§ What is required
Return the data below exactly, but only from the line containing "finalCritPeriodShare_pct = 96.0" through the line containing "ys_seq_area_share_pct = 35.8", with both of those lines included.
***
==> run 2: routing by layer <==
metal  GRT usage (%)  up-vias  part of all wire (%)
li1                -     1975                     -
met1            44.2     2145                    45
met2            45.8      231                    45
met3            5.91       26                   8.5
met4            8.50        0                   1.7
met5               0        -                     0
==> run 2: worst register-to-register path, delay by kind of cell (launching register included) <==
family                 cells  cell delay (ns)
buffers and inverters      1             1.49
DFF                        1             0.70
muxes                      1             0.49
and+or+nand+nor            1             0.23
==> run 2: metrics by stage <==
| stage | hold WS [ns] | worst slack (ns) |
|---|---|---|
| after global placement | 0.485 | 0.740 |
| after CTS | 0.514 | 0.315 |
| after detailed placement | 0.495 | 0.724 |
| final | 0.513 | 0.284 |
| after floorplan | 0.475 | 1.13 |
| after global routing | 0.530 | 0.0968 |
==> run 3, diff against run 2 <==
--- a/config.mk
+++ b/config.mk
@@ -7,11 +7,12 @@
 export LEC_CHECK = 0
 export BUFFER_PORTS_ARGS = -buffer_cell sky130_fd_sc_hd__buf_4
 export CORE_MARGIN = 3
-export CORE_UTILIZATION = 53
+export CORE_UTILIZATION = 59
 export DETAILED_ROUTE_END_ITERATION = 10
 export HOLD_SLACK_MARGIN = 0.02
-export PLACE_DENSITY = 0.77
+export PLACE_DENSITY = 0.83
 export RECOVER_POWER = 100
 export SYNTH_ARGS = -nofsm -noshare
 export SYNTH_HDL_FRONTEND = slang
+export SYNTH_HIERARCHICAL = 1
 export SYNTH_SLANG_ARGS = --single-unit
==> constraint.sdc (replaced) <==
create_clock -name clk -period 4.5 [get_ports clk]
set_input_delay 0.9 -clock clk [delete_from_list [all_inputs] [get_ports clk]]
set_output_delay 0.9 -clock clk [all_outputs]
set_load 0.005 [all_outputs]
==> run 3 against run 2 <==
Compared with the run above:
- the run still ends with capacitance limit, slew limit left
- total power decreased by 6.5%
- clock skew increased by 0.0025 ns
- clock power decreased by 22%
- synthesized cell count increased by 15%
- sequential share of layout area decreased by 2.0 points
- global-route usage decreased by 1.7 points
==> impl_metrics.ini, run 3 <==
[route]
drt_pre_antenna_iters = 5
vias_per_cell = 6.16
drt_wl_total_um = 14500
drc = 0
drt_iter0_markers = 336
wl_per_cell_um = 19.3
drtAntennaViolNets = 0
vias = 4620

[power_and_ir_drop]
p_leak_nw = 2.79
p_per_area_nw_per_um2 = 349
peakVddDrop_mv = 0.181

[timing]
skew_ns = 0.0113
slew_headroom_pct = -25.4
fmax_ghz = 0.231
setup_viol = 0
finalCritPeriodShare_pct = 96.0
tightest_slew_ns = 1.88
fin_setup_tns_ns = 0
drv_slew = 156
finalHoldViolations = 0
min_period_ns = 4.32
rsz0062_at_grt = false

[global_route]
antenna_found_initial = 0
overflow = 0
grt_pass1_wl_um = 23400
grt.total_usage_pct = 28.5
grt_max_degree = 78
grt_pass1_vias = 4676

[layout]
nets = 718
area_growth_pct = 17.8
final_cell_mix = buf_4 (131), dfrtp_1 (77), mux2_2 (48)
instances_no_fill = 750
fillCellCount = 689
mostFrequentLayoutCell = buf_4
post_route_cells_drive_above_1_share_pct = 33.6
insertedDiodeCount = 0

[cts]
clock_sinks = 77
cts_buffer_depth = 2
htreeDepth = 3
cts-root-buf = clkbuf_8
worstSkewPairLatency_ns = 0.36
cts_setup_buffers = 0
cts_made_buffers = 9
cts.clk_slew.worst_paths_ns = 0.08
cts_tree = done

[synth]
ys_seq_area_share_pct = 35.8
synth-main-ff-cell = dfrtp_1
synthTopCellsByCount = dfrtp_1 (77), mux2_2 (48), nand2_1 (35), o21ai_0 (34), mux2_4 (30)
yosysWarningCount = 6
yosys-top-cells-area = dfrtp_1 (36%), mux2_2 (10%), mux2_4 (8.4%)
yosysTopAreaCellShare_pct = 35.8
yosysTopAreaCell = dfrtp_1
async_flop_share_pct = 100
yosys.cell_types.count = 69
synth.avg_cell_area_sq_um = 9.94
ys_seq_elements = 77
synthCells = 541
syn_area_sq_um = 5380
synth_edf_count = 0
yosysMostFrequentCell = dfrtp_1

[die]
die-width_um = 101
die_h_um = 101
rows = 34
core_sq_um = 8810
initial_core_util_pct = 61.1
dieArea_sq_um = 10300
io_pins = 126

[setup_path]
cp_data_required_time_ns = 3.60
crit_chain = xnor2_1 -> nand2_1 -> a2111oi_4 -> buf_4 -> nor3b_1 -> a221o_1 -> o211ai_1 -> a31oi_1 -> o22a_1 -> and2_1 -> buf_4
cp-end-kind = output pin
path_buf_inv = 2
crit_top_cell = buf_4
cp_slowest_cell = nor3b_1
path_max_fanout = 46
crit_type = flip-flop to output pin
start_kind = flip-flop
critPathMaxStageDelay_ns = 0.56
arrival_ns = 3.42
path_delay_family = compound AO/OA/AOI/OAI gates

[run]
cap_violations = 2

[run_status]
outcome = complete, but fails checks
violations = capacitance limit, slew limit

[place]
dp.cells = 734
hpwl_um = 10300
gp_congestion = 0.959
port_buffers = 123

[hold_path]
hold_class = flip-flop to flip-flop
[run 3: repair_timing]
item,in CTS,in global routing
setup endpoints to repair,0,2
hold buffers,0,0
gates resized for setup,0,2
## src/rtl/blk_seq.sv

```systemverilog
module blk_seq #(
  parameter int ADDR_W = 64,
  parameter int CNT_W  = 64
) (
  input  logic              clk,
  input  logic              rst,
  input  logic              cfg_we,
  input  logic              cfg_sel,
  input  logic [ADDR_W-1:0] cfg_wdata,
  input  logic [ADDR_W-1:0] addr_in,
  input  logic              src_load,
  input  logic              dst_load,
  input  logic              wr_done,
  output logic [ADDR_W-1:0] src_addr,
  output logic [ADDR_W-1:0] dst_addr,
  output logic              rept,
  output logic              use_first_src
);

  localparam int CTL_W = 7;

  logic [CTL_W-1:0] ctl;
  logic [CNT_W-1:0] cnt;
  logic             active;

  wire armed  = ctl[0];
  wire cnt_up = ctl[1];
  wire fill   = ctl[6];
  wire ctl_wr = cfg_we & ~cfg_sel;
  wire cnt_wr = cfg_we & cfg_sel;
  wire step   = active & wr_done;
  wire last   = (cnt == '0);

  function automatic logic [ADDR_W-1:0] nudge(input logic [ADDR_W-1:0] a,
                                              input logic inc, input logic dec);
    if (inc & ~dec)      return a + 1'b1;
    else if (dec & ~inc) return a - 1'b1;
    else                 return a;
  endfunction

  always_ff @(posedge clk) begin
    if (rst) begin
      ctl      <= '0;
      cnt      <= '0;
      active   <= 1'b0;
      src_addr <= '0;
      dst_addr <= '0;
    end else begin
      if (ctl_wr)           ctl    <= cfg_wdata[CTL_W-1:0];
      else if (step & last) ctl[0] <= 1'b0;

      if (step & last)                       active <= 1'b0;
      else if (dst_load & armed & ~active)   active <= 1'b1;

      if (cnt_wr)             cnt <= cfg_wdata[CNT_W-1:0];
      else if (step & ~last)  cnt <= cnt_up ? cnt + 1'b1 : cnt - 1'b1;

      if (src_load)           src_addr <= addr_in;
      else if (step & ~fill)  src_addr <= nudge(src_addr, ctl[2], ctl[3]);

      if (dst_load)           dst_addr <= addr_in;
      else if (step)          dst_addr <= nudge(dst_addr, ctl[4], ctl[5]);
    end
  end

  assign rept          = active & ~last;
  assign use_first_src = rept & fill;

  a_r7_fill_implies_rept: assert property (@(posedge clk) disable iff (rst)
    use_first_src |-> rept);

  a_r9_end_clears_block: assert property (@(posedge clk) disable iff (rst)
    (active && wr_done && cnt == '0 && !ctl_wr) |=> (!active && !ctl[0] && !rept));

  a_r4_cnt_idle_hold: assert property (@(posedge clk) disable iff (rst)
    (!active && !cnt_wr) |=> $stable(cnt));

  a_r5_src_idle_hold: assert property (@(posedge clk) disable iff (rst)
    (!src_load && !(active && wr_done)) |=> $stable(src_addr));

  a_r6_dst_idle_hold: assert property (@(posedge clk) disable iff (rst)
    (!dst_load && !(active && wr_done)) |=> $stable(dst_addr));

  a_r7_fill_src_hold: assert property (@(posedge clk) disable iff (rst)
    (active && fill && !src_load && !ctl_wr) |=> $stable(src_addr));

endmodule

```

## config.mk

```make
export PLATFORM = sky130hd
export DESIGN_NAME = blk_seq
export DESIGN_NICKNAME = d
export VERILOG_FILES = /design/src/rtl/blk_seq.sv
export SDC_FILE = /design/constraint.sdc
export NUM_CORES = 1
export LEC_CHECK = 0
export BUFFER_PORTS_ARGS = -buffer_cell sky130_fd_sc_hd__buf_2
export CAP_MARGIN = 15
export CORE_UTILIZATION = 32
export DETAILED_ROUTE_END_ITERATION = 8
export GPL_ROUTABILITY_DRIVEN = 1
export PLACE_DENSITY = 0.54
export SLEW_MARGIN = 10
export SYNTH_ARGS = -nofsm -noshare
export SYNTH_HDL_FRONTEND = slang
export SYNTH_SLANG_ARGS = --single-unit
export TNS_END_PERCENT = 1
```

## constraint.sdc

```tcl
create_clock -name clk -period 8.85 [get_ports clk]
set_input_delay 0.4425 -clock clk [delete_from_list [all_inputs] [get_ports clk]]
set_output_delay 0.4425 -clock clk [all_outputs]
set_load 0.01 [all_outputs]
```

### Word-level counts from Yosys, hierarchy flattened

Index checks and enable logic that the tools add are counted.

| word-level totals | value |
|---|---|
| memory bits (writable) | 0 |
| logic and storage cells | 57 |
| memories kept | 0 |
| bits in registers | 200 |
| bits in latches | 0 |
| bits in read-only memories | 0 |
| input bits | 135 |
| output and inout port bits | 130 |

| cells by class | value |
|---|---|
| shift-type cells | 0 |
| add/sub/neg operators | 6 |
| bitwise operators | 22 |
| $mul | 0 |
| div/mod/pow operators | 0 |
| $lt $le $gt $ge | 0 |
| reduce and logical (&&, ||, !) cells | 10 |
| equal/unequal tests | 0 |
| mux-type cells | 13 |

Operators by type and width:

| operator | number |
|---|---|
| $mux 64 | 11 |
| $add 64x1->64 const B | 3 |
| $sub 64x1->64 const B | 3 |
| $logic_not 64->1 | 1 |
| $and 1x1->1 | 14 |
| $not 1->1 | 8 |
| $reduce_bool 2->1 | 4 |
| $reduce_bool 3->1 | 2 |
| $reduce_and 2->1 | 2 |
| $mux 1 | 2 |
| $reduce_or 2->1 | 1 |

### Logic depth before layout (Yosys ltp)

Gate-level depths: netlist of run 1.

| logic depth | value |
|---|---|
| depth in word-level cells | 6 |
| depth in mapped cells | 14 |
| depth with buffers taken out | 14 |

### Worst setup path before layout of run 1

Ideal clock, no wire load.

| path | value |
|---|---|
| kind | register to register |
| start point | register ctl[3] |
| end point | register src_addr[60] |
| path buffers | 0 |
| data required time | 8.764 ns |
| clock period less this slack | 5.068 ns |
| path slack | 3.782 ns |
| cell stages (with the launch flop) | 15 |
| setup time | 0.086 ns |
| data arrival time | 4.982 ns |
| path through | dfxtp_1 -> nand2b_1 -> inv_1 -> fa_1 -> nand3b_1 -> a2111oi_1 -> nor2_1 -> o211ai_1 -> a31oi_1 -> o21ai_1 -> a31oi_1 -> o31ai_2 -> a31oi_1 -> xor2_1 -> a211oi_1 |

| on the way | value |
|---|---|
| longest elaborated chain between the ends | 5 |
| elaborated cells between the ends (all ways) | 8 |
| those cells by class | mux (3); bitwise (3); reduce/logical (2) |

RTL lines:

| what | RTL line | RTL |
|---|---|---|
| from (decl) | 22 | `logic [CTL_W-1:0] ctl;` |
| from (signal assigned) | 49 | `if (ctl_wr) ctl <= cfg_wdata[CTL_W-1:0];` |
| $not 1->1 | 36 | `if (inc & ~dec) return a + 1'b1;` |
| $and 1x1->1 | 36 |  |
| $mux 64 | 36 |  |
| $mux 64 | 59 | `else if (step & ~fill) src_addr <= nudge(src_addr, ctl[2], ctl[3]);` |
| $mux 64 | 58 | `if (src_load) src_addr <= addr_in;` |
| to (signal assigned) | 58 |  |
| to (signal assigned) | 59 |  |
| to (decl) | 14 | `output logic [ADDR_W-1:0] src_addr,` |

Several ways; a longest one is shown, not always the timed one. The select of a mux whose other input is x is not followed.
A chain may end at the register's enable or synchronous reset.

### Worst setup path in the final report of run 1

| path | value |
|---|---|
| start point | register ctl[5] |
| end point | register dst_addr[56] |

| on the way | value |
|---|---|
| longest elaborated chain between the ends | 5 |
| elaborated cells between the ends (all ways) | 8 |
| those cells by class | mux (3); bitwise (3); reduce/logical (2) |

RTL lines:

| what | RTL line | RTL |
|---|---|---|
| $not 1->1 | 36 |  |
| $and 1x1->1 | 36 |  |
| $mux 64 | 36 |  |
| $mux 64 | 62 | `else if (step) dst_addr <= nudge(dst_addr, ctl[4], ctl[5]);` |
| $mux 64 | 61 | `if (dst_load) dst_addr <= addr_in;` |
| to (signal assigned) | 61 |  |
| to (signal assigned) | 62 |  |
| to (decl) | 15 | `output logic [ADDR_W-1:0] dst_addr,` |

Several ways; a longest one is shown, not always the timed one. The select of a mux whose other input is x is not followed.

==> results of run 1 <==
-- registers in the layout (all words and copies together) (netlist names) --
| name | cells |
|---|---|
| cnt | 64 |
| dst_addr | 64 |
| active | 1 |
| src_addr | 64 |
| ctl | 7 |
-- cells in the final DEF (no fill, tap or decap), types with 11 or more instances in the layout --
cell type,instances
sky130_fd_sc_hd__a211oi_1,40
sky130_fd_sc_hd__a21o_1,121
sky130_fd_sc_hd__a21oi_1,413
sky130_fd_sc_hd__a221oi_1,42
sky130_fd_sc_hd__a311oi_1,33
sky130_fd_sc_hd__a31oi_1,29
sky130_fd_sc_hd__and2_1,11
sky130_fd_sc_hd__and3_1,29
sky130_fd_sc_hd__buf_2,261
sky130_fd_sc_hd__buf_4,21
sky130_fd_sc_hd__clkbuf_16,17
sky130_fd_sc_hd__dfxtp_1,200
sky130_fd_sc_hd__ha_1,202
sky130_fd_sc_hd__inv_1,76
sky130_fd_sc_hd__mux2i_1,11
sky130_fd_sc_hd__nand2_1,359
sky130_fd_sc_hd__nand2b_1,24
sky130_fd_sc_hd__nand3_1,47
sky130_fd_sc_hd__nand4_1,68
sky130_fd_sc_hd__nor2_1,234
sky130_fd_sc_hd__nor2b_1,27
sky130_fd_sc_hd__nor3_1,42
sky130_fd_sc_hd__nor4_1,25
sky130_fd_sc_hd__o211ai_1,24
sky130_fd_sc_hd__o21a_1,26
sky130_fd_sc_hd__o21ai_0,162
sky130_fd_sc_hd__o21bai_1,45
sky130_fd_sc_hd__o22ai_1,15
sky130_fd_sc_hd__o31ai_1,11
sky130_fd_sc_hd__xnor2_1,113
sky130_fd_sc_hd__xor2_1,63
-- path summary, 6_finish.rpt --
| path | to | slack (ns) | cells after the start |
|---|---|---|---|
| min reg2reg | cnt[41] | 0.50 | 2 |
| max | dst_addr[56] | 4.10 | 15 |
| max reg2reg | dst_addr[56] | 4.10 | 15 |
| min | cnt[16] | 0.19 | 2 |
-- where the power goes --
group	switching, mW	total [mW]	internal [mW]
clock network	0.425	0.836	0.410
registers	0.0705	1.03	0.959
logic	1.05	1.75	0.699
-- routing by layer --
metal	share of wire (%)	vias to the layer above	global-route usage, %
li1	-	10600	-
met4	4.7	10	11.6
met1	44	9929	29.8
met2	45	630	38.1
met5	0.092	-	0
met3	6.8	121	4.03
-- critical path: cells and delay by family, from the launching register on --
kind | cells | cell delay [ns]
AO/OA/AOI/OAI | 8 | 2.19
buffers and inverters | 2 | 0.83
AND/OR/NAND/NOR | 3 | 0.50
adder cells (fa/ha/maj) | 1 | 0.45
flip-flops | 1 | 0.37
XOR/XNOR | 1 | 0.17
-- metrics by stage --
stage	hold WS (ns)	total power, mW	instance area [um^2]
3_5_place_dp	0.490	2.77	22000
5_1_grt	0.172	3.86	22600
4_1_cts	0.157	3.63	22600
3_3_place_gp	0.491	2.79	22000
2_1_floorplan	0.465	2.33	20300
6_report	0.187	3.61	22600
-- cells by family (layout without fill, tap and decap cells) --
| kind of cell | after synthesis | after routing | share of synthesized area, % |
|---|---|---|---|
| AO/OA/AOI/OAI | 1050 | 1050 | 33.4 |
| XOR/XNOR | 176 | 176 | 7.61 |
| adder cells (fa/ha/maj) | 205 | 205 | 12.8 |
| buffers and inverters | 252 | 392 | 5.28 |
| flip-flops | 200 | 200 | 19.8 |
| multiplexers | 12 | 12 | 0.599 |
| other | 0 | 7 | 0 |
| AND/OR/NAND/NOR | 913 | 913 | 20.6 |
-- layout make-up --
type                    count  area [um^2]  share of cell area [%]
multi-input cells        2356        15200                    67.2
flip-flops and latches    200         4000                    17.7
repair buffers            283         1480                    6.52
well taps                 837         1050                    4.63
clock buffers              19          453                    2.00
inverters                  77          289                    1.28
clock inverters            13          133                   0.586
diodes                      7         17.5                  0.0774
==> run summary, run 1 <==
The critical path starts at ctl[5]. The placed cell count is 3753. The launch instance of the worst register-to-register path is ctl[5]. The number of enable-type register cells in the synthesized netlist came out at 0. The number of buffers added on ports came out at 264. The biggest area contributor in the post-synthesis netlist is sky130_fd_sc_hd__dfxtp_1. The delay of the slowest cell on the worst path came out at 0.63 ns. Dividing the detail-routed wire length by the instance count gives 20.3 um. The per-cell via count in the routed design came out at 5.62.

The number of hold violations in the final report is 0. The finished layout holds approximately 3.8k standard cells, fillers aside. Walking the worst path, the cells encountered are nand2b_2 -> buf_4 -> inv_1 -> fa_1 -> nand3b_1 -> a2111oi_4 -> o21ai_2 -> nand2_1 -> a21oi_1 -> a21oi_1 -> a21oi_1 -> a31oi_1 -> a21oi_1 -> xor2_1 -> a2111oi_0. The largest fanout on the critical path is 71. Across all setup checks in the final design, the least slack found is 4.10 ns.

The number of distinct standard cells referenced by the synthesized netlist is 85. The weighted congestion reported at the end of routability-driven placement came out at about 0.95. The total of fill cells in the finished design is between 6k and 7k. The tree is rooted in a sky130_fd_sc_hd__clkbuf_16. In this run the vertical extent of the chip is about 250 um.

The estimated wirelength of the detail-placed design is 59700 um. At the pin with the least slew margin, the transition time is 1.15 ns. The number of warnings reported in the yosys synthesis log came out at 0. The final net count came out at 3275. The number of buffers inserted to repair setup after CTS is 0.

The setup-violating endpoint count in the final report is 0. Clock tree synthesis found a total of 200 sinks. In the synthesized netlist, the cells that appear most often are sky130_fd_sc_hd__a21oi_1 (413), sky130_fd_sc_hd__nand2_1 (360), sky130_fd_sc_hd__nor2_1 (236).

The fraction of final layout cells sized beyond drive strength 1 came out at 12.4%. Across every metal layer, demand over resource in global routing totals a little under a quarter. The worst-case IR drop observed on VDD is 0.161 mV. The clock transition at the registers of the reported paths is 0.08 ns. The post-route antenna net violation count came out at 0. In the finished design, the share of the clock period the worst path needs comes to 53.7%. The die footprint came out at 0.0643 mm^2. The run finished with clean final reports. The worst hold path begins at cfg_wdata[16]. In this run, synthesis produced a sequential element count of 200. The worst setup path is captured at a flop. The slowest stage of the critical path belongs to the cell sky130_fd_sc_hd__buf_4.

The share of synthesized registers carrying an async set or reset is 0%. The final clock skew came out at between 0.01 and 0.015 ns. The most numerous cell on the critical path is sky130_fd_sc_hd__a21oi_1.

The maximum clock rate came out at 0.211 GHz. The aggregate negative setup slack came out at 0 ns. The worst setup path is launched from a flop. The number of detailed-routing iterations run before antenna repair is 8.

The net count of the mapped netlist came out at 3148. For this run the aggregate overflow at the end of global routing stands at 0. The number of antenna violations at the first check in global routing is 13.

The violation count after the first detailed-routing iteration is 1451. The class of the most critical setup path is flop to flop. Setup repair after global routing left no endpoint under its margin. The wire length of the first global-routing pass is ~120000 um. In this run the deepest clock path goes through 2 buffers.

The analysis attributes to cell leakage a power of 10.1 nW. In the routed design, unresolved DRC markers number 0. At the worst endpoint, the required time is 9.23 ns. The pin count of the biggest net entering global routing is 105.

The count of pins over their slew limit is 0. The arrival time of the worst setup path is just over 5 ns. The number of gates given a new drive strength after cts is 0. The power per cell area came out at 160 mW/mm^2. 265 I/O pins were placed.

In this run the standard cell core region covers 0.0622 mm^2. The leading register cell type out of synthesis is sky130_fd_sc_hd__dfxtp_1. The mean post-synth cell area is 7.21 um^2. The initial cell density of the core came out at 32.6%.

The final design utilization came out at 36.4%. The worst-case setup slack after placement is 4.20 ns. The number of vias after detailed routing came out at 21.3k.

The area share of the leading cell type in the synthesized netlist came out at ~20%. The via count of the first global-routing pass is ~20k. For the worst-skew pair, the clock arrives at the later sink with an insertion delay of 0.51 ns. The register area share after synthesis is between 10% and 20%. The count of H-tree levels built during CTS came out at 4.

After synthesis, the cell types taking the most area are sky130_fd_sc_hd__dfxtp_1 (20%), sky130_fd_sc_hd__ha_1 (12%), sky130_fd_sc_hd__a21oi_1 (10%). Counting the buffers created by CTS gives 17. The count of hold-fix buffers inserted at cts came out at 0. The minimum clock period after layout is 4.75 ns. The type of the worst min-delay path is input pin to flop. sky130_fd_sc_hd__a21oi_1 is the most common cell in the netlist. The floorplan die width came out at 254 um. The detailed-route wire length is roughly 77000 um. TritonCTS built the clock tree. The cell area that synthesis handed to floorplanning was 0.0203 mm^2. Headroom to the max-slew limit came out at around a quarter. The number of placement rows came out at 91. The post-synthesis cell count came out at roughly 2.8k. The layout overhead on the synthesized area is 11.8%. The number of max-cap violations came out at 0.
Note: power is estimated with default switching activity, not from simulation.
==> run 2, diff against run 1 <==
PLACE_DENSITY = 0.56   (was 0.54)
clock period = 3.9 ns   (was 8.85 ns; I/O delays follow)
==> run 2 against run 1 <==
  * Non-clock buffer count grew 162
  * Via count grew 3.1%
  * Clock skew grew 0.0031 ns
  * Sequential cell count is the same
  * Sequential power grew 130%
  * Register-to-register slack lost 4.0 ns
  * Sequential share of layout area shrank 1.1 points
  * Critical path type unchanged
  * Largest power group unchanged
[config.mk]
export PLATFORM = sky130hd
export DESIGN_NAME = mcyc_sequencer
export DESIGN_NICKNAME = d
export VERILOG_FILES = /design/src/rtl/mcyc_pkg.sv /design/src/rtl/mcyc_decode_stub.sv /design/src/rtl/mcyc_arbiter.sv /design/src/rtl/mcyc_dma_ptr.sv /design/src/rtl/mcyc_ctx_regs.sv /design/src/rtl/mcyc_sequencer.sv
export SDC_FILE = /design/constraint.sdc
export NUM_CORES = 1
export LEC_CHECK = 0
export ABC_AREA = 1
export BUFFER_PORTS_ARGS = -buffer_cell sky130_fd_sc_hd__buf_2
export CORE_ASPECT_RATIO = 0.75
export CORE_MARGIN = 3
export CORE_UTILIZATION = 43
export DETAILED_ROUTE_END_ITERATION = 6
export GPL_TIMING_DRIVEN = 0
export PLACE_DENSITY = 0.69
export REMOVE_ABC_BUFFERS = 1
export SYNTH_ARGS = -nofsm -noshare
export SYNTH_HDL_FRONTEND = slang
export SYNTH_SLANG_ARGS = --single-unit
export TNS_END_PERCENT = 50
[constraint.sdc]
create_clock -name clk -period 1.7 [get_ports clk]
set_clock_uncertainty 0.15 [all_clocks]
set_input_delay 0.34 -clock clk [delete_from_list [all_inputs] [get_ports clk]]
set_output_delay 0.34 -clock clk [all_outputs]
set_load 0.01 [all_outputs]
***
§ Solution to this problem
finalCritPeriodShare_pct = 96.0
tightest_slew_ns = 1.88
fin_setup_tns_ns = 0
drv_slew = 156
finalHoldViolations = 0
min_period_ns = 4.32
rsz0062_at_grt = false

[global_route]
antenna_found_initial = 0
overflow = 0
grt_pass1_wl_um = 23400
grt.total_usage_pct = 28.5
grt_max_degree = 78
grt_pass1_vias = 4676

[layout]
nets = 718
area_growth_pct = 17.8
final_cell_mix = buf_4 (131), dfrtp_1 (77), mux2_2 (48)
instances_no_fill = 750
fillCellCount = 689
mostFrequentLayoutCell = buf_4
post_route_cells_drive_above_1_share_pct = 33.6
insertedDiodeCount = 0

[cts]
clock_sinks = 77
cts_buffer_depth = 2
htreeDepth = 3
cts-root-buf = clkbuf_8
worstSkewPairLatency_ns = 0.36
cts_setup_buffers = 0
cts_made_buffers = 9
cts.clk_slew.worst_paths_ns = 0.08
cts_tree = done

[synth]
ys_seq_area_share_pct = 35.8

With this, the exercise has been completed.